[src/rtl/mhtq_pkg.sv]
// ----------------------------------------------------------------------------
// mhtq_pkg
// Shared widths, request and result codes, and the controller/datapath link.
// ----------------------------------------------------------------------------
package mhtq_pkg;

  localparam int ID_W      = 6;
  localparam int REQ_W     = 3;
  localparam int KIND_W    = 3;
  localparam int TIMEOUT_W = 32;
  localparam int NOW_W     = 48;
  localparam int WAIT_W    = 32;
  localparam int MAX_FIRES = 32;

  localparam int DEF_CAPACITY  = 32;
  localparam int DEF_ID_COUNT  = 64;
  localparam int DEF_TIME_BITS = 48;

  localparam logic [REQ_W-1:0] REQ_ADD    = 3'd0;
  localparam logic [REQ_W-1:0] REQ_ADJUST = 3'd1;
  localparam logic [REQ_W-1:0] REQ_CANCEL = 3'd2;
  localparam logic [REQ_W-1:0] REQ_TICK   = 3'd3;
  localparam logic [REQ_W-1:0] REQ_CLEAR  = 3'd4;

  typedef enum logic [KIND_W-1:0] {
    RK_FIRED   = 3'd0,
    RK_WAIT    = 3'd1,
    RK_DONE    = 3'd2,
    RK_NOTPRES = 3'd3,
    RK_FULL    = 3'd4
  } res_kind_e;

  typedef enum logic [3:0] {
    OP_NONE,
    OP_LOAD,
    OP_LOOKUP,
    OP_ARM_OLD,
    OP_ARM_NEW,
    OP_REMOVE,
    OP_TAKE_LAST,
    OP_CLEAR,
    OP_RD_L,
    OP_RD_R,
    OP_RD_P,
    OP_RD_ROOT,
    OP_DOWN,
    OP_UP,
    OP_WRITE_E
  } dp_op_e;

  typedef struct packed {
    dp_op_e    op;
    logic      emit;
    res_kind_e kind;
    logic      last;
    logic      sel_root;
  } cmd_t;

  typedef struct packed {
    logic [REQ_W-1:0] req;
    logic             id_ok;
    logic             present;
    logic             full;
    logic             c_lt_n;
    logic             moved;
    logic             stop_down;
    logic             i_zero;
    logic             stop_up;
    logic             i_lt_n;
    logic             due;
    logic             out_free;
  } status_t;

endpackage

---

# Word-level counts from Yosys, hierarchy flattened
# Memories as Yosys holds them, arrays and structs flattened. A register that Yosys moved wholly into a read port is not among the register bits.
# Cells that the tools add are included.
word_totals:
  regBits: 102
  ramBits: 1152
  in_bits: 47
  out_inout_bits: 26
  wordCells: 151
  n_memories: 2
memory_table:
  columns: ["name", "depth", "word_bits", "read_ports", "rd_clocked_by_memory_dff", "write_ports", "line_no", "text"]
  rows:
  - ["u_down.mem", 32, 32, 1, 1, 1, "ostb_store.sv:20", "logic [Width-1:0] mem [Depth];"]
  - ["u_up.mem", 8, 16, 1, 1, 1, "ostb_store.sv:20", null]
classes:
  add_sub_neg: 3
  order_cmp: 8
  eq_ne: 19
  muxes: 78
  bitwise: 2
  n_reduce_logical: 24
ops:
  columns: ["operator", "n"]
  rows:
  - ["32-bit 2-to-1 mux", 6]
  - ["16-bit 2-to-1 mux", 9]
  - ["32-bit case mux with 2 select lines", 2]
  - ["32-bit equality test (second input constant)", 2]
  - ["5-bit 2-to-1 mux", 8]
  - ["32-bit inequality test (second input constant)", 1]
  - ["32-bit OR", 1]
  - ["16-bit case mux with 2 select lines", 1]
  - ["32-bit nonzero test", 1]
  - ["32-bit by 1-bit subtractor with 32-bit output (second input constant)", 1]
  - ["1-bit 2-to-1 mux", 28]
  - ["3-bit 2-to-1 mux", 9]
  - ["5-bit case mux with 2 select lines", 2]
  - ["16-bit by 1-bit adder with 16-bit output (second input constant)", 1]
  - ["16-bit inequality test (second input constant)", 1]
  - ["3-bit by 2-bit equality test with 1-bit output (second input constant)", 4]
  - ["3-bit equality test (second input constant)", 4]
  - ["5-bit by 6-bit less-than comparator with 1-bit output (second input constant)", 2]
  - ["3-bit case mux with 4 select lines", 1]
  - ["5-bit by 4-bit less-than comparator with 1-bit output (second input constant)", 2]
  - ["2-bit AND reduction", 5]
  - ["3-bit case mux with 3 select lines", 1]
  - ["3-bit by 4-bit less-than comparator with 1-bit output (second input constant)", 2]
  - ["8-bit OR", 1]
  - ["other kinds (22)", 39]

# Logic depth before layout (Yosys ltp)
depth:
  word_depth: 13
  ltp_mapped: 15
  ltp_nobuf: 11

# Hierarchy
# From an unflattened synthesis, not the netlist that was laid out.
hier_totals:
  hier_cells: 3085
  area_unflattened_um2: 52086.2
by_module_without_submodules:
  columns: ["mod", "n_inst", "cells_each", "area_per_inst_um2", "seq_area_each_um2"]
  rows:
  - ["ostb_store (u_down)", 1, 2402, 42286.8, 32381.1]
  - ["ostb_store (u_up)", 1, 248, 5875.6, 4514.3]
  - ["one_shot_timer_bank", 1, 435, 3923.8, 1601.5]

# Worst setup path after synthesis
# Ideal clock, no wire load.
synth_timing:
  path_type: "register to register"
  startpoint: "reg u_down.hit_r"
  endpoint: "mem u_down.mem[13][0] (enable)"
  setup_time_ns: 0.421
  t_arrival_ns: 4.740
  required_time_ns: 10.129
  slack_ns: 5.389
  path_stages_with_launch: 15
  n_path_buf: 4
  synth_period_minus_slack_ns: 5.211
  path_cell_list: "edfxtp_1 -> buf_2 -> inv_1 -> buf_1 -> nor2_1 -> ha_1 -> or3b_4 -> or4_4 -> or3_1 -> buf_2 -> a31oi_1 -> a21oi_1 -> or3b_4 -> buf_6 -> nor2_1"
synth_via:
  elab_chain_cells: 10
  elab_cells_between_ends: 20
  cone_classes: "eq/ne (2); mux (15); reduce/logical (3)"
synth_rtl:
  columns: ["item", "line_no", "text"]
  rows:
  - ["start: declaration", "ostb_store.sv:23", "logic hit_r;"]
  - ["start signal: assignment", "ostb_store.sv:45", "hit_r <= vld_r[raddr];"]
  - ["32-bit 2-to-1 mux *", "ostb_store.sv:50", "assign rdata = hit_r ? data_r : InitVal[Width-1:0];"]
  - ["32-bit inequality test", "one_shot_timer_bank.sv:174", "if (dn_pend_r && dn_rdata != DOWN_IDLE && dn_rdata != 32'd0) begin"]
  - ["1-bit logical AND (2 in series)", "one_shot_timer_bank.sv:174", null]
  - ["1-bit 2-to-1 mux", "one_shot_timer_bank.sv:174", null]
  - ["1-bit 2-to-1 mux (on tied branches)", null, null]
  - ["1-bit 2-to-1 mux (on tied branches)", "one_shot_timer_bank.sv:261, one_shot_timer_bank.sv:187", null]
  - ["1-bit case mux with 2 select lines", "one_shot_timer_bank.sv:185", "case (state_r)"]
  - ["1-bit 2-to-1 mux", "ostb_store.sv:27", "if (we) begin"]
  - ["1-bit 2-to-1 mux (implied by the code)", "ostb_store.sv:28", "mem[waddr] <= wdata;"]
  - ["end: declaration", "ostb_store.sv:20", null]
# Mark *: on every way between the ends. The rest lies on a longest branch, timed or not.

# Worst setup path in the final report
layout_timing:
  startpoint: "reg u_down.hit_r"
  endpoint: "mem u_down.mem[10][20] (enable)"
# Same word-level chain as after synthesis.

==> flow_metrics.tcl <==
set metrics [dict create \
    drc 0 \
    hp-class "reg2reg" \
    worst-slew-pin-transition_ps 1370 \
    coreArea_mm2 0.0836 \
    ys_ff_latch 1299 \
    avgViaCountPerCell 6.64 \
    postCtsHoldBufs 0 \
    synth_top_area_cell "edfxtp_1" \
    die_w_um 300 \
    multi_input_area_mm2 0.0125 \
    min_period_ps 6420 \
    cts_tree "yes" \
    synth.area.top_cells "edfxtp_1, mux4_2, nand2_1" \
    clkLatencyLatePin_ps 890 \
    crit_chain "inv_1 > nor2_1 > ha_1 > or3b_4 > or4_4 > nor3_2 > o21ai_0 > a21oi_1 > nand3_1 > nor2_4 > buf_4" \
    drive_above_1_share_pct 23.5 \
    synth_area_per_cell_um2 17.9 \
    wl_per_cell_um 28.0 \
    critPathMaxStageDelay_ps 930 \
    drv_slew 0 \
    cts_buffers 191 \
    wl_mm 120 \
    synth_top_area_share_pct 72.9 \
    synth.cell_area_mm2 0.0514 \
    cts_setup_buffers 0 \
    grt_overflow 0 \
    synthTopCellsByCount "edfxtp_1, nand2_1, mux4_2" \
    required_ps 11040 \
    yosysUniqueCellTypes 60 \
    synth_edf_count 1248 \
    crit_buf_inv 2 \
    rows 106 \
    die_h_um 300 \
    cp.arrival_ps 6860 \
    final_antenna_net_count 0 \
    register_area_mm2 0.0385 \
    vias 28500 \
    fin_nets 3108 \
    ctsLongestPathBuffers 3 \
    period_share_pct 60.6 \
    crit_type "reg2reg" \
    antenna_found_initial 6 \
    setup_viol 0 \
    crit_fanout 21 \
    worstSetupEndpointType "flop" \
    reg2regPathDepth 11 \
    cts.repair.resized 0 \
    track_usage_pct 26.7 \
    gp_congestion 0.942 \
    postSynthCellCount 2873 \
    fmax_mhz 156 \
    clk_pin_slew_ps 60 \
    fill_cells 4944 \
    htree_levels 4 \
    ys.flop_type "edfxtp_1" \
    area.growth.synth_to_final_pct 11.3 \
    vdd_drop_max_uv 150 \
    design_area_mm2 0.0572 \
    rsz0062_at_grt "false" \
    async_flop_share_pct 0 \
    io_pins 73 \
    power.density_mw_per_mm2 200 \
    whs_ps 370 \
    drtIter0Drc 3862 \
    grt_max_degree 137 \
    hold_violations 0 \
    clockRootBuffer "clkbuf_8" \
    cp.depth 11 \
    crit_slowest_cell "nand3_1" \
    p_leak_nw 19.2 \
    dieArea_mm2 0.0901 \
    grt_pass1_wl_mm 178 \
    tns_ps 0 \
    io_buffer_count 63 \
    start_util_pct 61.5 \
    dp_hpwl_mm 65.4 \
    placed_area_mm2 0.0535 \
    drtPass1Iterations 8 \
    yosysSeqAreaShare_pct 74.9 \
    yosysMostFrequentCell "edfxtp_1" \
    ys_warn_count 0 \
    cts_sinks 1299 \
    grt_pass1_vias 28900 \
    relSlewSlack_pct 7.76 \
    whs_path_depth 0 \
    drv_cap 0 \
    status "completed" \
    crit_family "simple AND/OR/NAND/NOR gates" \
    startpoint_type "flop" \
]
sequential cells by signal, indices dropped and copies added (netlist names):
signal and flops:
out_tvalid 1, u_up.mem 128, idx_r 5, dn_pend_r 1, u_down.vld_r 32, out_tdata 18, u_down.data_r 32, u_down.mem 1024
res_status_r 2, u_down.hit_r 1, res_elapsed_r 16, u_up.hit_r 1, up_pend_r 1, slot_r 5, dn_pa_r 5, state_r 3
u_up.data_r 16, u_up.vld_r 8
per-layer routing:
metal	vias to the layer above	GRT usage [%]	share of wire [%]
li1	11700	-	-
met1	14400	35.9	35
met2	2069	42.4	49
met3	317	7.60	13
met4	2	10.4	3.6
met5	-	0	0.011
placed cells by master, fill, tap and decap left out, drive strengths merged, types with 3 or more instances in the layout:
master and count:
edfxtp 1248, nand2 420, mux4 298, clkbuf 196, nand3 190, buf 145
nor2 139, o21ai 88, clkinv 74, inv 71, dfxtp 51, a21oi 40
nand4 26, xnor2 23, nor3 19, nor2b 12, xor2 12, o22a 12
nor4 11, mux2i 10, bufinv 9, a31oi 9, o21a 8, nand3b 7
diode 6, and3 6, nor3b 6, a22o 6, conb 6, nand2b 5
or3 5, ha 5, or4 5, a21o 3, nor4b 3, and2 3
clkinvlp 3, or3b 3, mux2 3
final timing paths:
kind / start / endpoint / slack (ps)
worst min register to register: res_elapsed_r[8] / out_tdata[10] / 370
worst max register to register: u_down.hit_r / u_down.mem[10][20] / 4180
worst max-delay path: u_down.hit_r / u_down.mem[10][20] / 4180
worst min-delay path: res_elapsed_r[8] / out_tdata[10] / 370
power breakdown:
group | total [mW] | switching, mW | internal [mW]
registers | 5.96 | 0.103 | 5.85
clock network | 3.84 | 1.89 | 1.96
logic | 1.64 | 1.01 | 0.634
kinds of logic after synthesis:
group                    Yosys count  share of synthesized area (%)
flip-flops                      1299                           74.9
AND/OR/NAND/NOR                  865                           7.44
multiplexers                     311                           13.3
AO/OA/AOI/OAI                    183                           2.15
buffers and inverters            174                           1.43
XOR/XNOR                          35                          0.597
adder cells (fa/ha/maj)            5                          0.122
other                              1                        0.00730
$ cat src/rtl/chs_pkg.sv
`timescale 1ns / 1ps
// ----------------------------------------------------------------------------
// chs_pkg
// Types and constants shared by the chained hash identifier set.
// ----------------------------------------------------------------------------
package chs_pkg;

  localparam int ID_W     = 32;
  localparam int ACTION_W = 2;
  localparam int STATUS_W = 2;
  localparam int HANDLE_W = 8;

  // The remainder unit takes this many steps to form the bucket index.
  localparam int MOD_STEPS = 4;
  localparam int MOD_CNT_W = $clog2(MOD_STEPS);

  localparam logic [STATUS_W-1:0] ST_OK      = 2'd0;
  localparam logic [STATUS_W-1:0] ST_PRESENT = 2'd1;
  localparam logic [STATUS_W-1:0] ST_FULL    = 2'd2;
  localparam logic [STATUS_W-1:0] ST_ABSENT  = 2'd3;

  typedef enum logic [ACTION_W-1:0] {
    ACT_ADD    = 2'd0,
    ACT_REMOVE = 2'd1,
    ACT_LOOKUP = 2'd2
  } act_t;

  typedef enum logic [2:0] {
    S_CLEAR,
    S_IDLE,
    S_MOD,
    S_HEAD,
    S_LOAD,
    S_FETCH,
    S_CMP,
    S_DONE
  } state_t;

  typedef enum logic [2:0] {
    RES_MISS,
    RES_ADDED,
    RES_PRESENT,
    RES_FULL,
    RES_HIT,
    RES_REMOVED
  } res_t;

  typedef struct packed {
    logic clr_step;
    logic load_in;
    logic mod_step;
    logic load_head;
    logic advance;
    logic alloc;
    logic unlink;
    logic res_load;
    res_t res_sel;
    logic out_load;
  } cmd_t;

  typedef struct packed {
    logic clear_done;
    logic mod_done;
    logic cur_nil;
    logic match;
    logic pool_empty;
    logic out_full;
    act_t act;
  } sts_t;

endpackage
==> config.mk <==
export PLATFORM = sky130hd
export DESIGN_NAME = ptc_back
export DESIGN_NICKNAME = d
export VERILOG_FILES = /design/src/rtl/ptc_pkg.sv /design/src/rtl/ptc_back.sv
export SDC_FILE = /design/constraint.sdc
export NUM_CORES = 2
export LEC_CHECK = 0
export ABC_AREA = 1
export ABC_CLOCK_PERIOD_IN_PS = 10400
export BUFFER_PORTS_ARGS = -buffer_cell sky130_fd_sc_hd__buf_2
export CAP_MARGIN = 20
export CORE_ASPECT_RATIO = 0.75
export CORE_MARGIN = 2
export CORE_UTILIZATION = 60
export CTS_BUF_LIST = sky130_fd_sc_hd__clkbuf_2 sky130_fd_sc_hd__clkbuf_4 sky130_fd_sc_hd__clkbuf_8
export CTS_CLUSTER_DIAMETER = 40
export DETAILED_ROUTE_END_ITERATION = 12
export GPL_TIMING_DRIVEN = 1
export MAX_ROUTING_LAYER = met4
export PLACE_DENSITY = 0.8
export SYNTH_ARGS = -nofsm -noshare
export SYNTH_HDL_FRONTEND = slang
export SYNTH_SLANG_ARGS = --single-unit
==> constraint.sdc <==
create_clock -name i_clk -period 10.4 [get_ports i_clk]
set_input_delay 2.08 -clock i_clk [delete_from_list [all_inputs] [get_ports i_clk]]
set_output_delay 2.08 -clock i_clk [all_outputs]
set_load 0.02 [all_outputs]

**DESCRIPTION OF THE TASK**
Return only the stretch of the material above from the line holding "cts_setup_buffers 0 \" through the line holding "track_usage_pct 26.7 \", copied exactly.

**WRITTEN RESPONSE**
    cts_setup_buffers 0 \
    grt_overflow 0 \
    synthTopCellsByCount "edfxtp_1, nand2_1, mux4_2" \
    required_ps 11040 \
    yosysUniqueCellTypes 60 \
    synth_edf_count 1248 \
    crit_buf_inv 2 \
    rows 106 \
    die_h_um 300 \
    cp.arrival_ps 6860 \
    final_antenna_net_count 0 \
    register_area_mm2 0.0385 \
    vias 28500 \
    fin_nets 3108 \
    ctsLongestPathBuffers 3 \
    period_share_pct 60.6 \
    crit_type "reg2reg" \
    antenna_found_initial 6 \
    setup_viol 0 \
    crit_fanout 21 \
    worstSetupEndpointType "flop" \
    reg2regPathDepth 11 \
    cts.repair.resized 0 \
    track_usage_pct 26.7 \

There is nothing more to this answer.